Stored data entries:
=-=-=-=-=

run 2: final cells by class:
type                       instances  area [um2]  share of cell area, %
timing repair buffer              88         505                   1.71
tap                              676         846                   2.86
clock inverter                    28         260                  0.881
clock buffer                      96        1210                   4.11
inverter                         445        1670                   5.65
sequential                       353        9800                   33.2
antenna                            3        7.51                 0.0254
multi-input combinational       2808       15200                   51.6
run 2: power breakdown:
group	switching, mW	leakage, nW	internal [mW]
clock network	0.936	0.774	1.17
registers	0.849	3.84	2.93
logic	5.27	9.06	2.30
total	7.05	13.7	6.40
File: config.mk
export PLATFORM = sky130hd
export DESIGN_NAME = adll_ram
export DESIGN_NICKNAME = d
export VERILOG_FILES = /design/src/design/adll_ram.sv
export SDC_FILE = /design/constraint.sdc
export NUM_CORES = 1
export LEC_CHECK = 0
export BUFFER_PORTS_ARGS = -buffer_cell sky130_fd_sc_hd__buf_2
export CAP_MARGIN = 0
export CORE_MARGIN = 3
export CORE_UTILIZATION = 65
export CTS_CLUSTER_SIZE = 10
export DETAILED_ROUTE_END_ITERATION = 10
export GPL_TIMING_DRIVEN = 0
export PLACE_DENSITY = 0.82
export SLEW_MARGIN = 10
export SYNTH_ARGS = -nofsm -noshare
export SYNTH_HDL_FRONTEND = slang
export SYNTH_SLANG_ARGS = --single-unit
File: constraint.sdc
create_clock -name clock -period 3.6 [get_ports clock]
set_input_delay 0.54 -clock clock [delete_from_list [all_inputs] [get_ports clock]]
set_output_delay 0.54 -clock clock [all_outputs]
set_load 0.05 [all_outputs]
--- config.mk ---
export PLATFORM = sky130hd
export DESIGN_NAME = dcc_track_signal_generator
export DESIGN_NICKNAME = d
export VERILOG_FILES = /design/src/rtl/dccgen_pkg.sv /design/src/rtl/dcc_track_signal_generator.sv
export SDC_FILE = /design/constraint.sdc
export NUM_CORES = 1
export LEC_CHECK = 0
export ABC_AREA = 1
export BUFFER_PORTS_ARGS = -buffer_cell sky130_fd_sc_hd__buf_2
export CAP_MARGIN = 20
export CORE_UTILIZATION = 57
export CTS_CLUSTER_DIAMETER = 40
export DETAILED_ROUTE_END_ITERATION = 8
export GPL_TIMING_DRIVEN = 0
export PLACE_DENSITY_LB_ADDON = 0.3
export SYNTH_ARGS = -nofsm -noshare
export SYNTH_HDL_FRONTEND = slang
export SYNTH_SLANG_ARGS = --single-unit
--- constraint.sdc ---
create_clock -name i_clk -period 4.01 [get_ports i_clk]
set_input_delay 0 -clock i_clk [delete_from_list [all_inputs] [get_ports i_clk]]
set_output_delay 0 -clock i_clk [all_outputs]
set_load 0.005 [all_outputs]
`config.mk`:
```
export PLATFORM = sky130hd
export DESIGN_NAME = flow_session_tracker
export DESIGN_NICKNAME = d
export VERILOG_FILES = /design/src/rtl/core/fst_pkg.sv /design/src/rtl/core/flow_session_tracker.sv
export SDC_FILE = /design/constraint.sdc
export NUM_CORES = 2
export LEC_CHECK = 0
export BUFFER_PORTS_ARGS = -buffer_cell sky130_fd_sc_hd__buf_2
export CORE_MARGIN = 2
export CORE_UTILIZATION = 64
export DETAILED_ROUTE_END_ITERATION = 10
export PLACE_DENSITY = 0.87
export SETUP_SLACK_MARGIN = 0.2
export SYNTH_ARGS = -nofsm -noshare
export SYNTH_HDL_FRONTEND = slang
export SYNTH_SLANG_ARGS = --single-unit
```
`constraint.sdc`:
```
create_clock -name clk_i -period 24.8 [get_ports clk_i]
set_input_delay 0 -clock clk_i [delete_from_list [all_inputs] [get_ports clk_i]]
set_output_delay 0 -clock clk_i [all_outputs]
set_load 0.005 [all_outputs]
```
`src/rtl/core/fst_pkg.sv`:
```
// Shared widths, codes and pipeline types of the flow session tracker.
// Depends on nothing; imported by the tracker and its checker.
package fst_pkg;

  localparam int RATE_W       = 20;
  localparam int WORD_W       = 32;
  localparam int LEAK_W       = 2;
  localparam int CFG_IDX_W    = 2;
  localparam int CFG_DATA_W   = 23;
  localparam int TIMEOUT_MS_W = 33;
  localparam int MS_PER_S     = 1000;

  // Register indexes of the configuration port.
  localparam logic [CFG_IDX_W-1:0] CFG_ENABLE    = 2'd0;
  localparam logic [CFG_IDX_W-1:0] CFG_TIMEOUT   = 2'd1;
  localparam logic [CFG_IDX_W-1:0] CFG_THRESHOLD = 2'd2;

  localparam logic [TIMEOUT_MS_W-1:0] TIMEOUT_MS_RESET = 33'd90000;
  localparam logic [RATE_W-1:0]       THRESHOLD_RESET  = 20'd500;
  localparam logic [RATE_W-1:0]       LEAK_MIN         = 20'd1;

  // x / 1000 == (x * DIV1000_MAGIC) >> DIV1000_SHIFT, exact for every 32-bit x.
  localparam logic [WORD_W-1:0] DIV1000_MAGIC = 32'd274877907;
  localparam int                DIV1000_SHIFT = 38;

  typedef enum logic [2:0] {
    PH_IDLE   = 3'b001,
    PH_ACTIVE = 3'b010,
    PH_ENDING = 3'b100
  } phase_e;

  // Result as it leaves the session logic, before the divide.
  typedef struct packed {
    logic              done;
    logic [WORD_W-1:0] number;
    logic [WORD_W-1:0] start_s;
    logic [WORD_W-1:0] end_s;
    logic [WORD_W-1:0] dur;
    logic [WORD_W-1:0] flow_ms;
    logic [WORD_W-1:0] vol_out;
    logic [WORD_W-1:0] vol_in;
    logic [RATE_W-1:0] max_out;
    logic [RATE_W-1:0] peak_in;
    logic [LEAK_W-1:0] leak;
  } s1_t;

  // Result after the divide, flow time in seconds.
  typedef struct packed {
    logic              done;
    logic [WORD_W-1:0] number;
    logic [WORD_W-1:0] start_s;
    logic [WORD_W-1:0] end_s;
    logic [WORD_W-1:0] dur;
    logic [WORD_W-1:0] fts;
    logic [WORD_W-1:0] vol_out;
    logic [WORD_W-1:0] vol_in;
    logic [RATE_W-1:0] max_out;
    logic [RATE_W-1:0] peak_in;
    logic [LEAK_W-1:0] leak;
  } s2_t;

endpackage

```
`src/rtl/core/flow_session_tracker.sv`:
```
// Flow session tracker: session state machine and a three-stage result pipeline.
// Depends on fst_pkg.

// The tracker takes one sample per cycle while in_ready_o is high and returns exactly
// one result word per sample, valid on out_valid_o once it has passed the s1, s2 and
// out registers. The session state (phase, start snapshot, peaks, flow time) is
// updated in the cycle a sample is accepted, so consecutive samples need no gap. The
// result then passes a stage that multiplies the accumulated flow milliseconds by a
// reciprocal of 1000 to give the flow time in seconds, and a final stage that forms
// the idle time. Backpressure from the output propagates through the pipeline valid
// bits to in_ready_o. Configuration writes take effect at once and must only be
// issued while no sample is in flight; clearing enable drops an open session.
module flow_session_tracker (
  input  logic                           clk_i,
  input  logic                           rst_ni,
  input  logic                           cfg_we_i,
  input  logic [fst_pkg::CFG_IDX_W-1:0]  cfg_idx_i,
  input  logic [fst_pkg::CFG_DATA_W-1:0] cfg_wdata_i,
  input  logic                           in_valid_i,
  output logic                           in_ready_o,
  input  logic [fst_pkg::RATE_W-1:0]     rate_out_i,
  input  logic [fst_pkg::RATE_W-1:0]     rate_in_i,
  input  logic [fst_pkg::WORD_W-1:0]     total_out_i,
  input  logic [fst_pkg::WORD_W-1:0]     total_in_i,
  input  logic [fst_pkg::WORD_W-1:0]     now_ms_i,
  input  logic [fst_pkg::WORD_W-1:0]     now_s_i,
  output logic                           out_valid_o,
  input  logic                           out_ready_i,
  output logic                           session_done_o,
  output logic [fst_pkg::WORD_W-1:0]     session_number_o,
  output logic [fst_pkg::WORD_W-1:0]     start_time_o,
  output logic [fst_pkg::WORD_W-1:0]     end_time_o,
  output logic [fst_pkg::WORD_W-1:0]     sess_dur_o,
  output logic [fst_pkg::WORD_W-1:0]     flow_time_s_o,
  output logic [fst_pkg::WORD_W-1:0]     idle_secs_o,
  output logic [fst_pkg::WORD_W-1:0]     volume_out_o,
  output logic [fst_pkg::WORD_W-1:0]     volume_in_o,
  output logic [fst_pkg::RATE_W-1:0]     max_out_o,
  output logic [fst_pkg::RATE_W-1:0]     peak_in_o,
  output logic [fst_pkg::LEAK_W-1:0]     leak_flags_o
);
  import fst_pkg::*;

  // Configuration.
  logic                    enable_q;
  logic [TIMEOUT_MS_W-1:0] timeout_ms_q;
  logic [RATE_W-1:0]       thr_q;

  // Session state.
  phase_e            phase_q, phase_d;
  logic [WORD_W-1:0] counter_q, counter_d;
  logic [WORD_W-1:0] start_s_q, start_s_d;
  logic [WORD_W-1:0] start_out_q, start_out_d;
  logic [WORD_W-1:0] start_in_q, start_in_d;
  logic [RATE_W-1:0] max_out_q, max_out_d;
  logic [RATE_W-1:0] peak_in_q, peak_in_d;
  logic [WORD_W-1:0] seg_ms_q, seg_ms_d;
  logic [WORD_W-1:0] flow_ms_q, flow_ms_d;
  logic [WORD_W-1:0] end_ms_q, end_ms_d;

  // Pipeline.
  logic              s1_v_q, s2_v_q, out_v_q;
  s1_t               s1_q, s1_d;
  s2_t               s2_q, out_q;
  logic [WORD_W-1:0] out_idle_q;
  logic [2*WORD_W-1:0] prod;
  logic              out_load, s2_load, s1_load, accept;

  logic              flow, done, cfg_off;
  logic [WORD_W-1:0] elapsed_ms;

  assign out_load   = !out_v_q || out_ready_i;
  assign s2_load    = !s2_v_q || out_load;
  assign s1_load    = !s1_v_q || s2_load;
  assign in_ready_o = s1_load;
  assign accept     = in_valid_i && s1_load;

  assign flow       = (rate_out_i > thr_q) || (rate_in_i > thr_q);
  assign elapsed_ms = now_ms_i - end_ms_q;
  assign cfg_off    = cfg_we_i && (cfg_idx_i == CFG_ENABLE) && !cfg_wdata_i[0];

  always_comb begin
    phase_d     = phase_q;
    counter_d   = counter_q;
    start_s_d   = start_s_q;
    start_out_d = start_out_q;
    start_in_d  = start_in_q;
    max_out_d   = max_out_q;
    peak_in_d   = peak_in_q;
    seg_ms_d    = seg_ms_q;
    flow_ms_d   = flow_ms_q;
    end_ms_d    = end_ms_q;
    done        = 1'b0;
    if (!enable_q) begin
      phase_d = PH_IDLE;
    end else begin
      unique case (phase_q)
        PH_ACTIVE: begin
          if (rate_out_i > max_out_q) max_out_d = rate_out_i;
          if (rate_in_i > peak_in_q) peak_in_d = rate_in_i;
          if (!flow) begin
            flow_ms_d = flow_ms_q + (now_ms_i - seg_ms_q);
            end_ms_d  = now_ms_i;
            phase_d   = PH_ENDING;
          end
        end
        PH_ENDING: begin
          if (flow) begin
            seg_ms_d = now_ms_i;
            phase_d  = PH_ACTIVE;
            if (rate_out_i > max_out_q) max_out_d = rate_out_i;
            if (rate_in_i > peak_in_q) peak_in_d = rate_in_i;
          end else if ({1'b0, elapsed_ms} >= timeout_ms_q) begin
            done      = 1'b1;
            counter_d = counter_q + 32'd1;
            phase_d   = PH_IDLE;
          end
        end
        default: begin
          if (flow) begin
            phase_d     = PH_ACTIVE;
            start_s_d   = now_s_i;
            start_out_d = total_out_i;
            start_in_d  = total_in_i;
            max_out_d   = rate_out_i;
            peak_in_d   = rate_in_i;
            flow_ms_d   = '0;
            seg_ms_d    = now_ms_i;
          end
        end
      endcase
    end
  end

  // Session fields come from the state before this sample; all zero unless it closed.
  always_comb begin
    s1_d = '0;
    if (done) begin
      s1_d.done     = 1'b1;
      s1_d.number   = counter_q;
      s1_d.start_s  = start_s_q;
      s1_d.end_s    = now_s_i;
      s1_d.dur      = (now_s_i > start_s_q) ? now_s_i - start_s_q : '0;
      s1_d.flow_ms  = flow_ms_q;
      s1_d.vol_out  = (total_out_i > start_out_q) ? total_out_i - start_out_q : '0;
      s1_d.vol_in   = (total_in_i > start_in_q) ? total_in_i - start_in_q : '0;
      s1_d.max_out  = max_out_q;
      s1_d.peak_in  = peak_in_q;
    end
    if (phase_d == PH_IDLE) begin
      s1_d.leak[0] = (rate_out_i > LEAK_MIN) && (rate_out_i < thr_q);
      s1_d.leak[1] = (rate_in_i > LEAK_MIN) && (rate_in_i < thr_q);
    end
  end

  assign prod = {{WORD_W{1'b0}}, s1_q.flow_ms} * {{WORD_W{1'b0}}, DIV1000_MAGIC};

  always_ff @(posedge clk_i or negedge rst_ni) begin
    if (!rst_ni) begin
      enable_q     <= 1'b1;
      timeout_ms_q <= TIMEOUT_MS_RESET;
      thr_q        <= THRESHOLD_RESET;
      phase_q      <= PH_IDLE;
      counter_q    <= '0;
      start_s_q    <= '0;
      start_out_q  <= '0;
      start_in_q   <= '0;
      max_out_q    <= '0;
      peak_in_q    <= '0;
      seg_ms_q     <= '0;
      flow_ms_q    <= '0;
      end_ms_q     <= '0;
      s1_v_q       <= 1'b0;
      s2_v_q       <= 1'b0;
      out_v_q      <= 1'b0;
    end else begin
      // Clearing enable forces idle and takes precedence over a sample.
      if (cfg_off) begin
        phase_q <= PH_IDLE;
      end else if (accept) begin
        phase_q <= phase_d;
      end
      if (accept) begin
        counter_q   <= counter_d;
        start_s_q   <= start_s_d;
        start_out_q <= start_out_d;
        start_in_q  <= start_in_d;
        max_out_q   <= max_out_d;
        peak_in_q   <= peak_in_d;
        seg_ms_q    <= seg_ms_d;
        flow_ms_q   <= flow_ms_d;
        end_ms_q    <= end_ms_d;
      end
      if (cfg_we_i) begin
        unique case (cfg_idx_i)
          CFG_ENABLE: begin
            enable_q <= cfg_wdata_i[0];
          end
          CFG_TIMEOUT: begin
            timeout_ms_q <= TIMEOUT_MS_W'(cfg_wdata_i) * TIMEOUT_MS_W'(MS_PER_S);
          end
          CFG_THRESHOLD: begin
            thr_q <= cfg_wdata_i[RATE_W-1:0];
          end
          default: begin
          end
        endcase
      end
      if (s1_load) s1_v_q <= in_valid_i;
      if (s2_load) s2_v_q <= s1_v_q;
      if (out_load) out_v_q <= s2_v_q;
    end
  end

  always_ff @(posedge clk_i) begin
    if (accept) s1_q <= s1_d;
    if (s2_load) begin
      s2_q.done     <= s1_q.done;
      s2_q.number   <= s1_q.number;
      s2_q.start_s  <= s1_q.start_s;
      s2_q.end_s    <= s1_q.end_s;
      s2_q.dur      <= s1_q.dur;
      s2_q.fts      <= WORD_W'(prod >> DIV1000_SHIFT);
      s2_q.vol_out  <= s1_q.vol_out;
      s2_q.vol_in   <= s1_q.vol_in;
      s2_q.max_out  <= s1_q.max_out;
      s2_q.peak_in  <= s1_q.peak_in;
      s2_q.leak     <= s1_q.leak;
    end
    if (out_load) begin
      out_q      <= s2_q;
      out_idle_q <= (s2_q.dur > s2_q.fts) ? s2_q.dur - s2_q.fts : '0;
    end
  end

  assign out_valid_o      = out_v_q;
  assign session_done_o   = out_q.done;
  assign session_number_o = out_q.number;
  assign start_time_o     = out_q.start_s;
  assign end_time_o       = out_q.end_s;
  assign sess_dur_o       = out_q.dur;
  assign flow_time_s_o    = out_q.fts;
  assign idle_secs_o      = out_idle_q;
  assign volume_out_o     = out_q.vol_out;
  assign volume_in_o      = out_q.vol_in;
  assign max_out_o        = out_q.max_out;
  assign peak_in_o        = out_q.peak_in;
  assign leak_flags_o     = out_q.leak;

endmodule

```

=-=-=-=-=

Please say only the number of lines in the data that hold "state".

Your solution:
4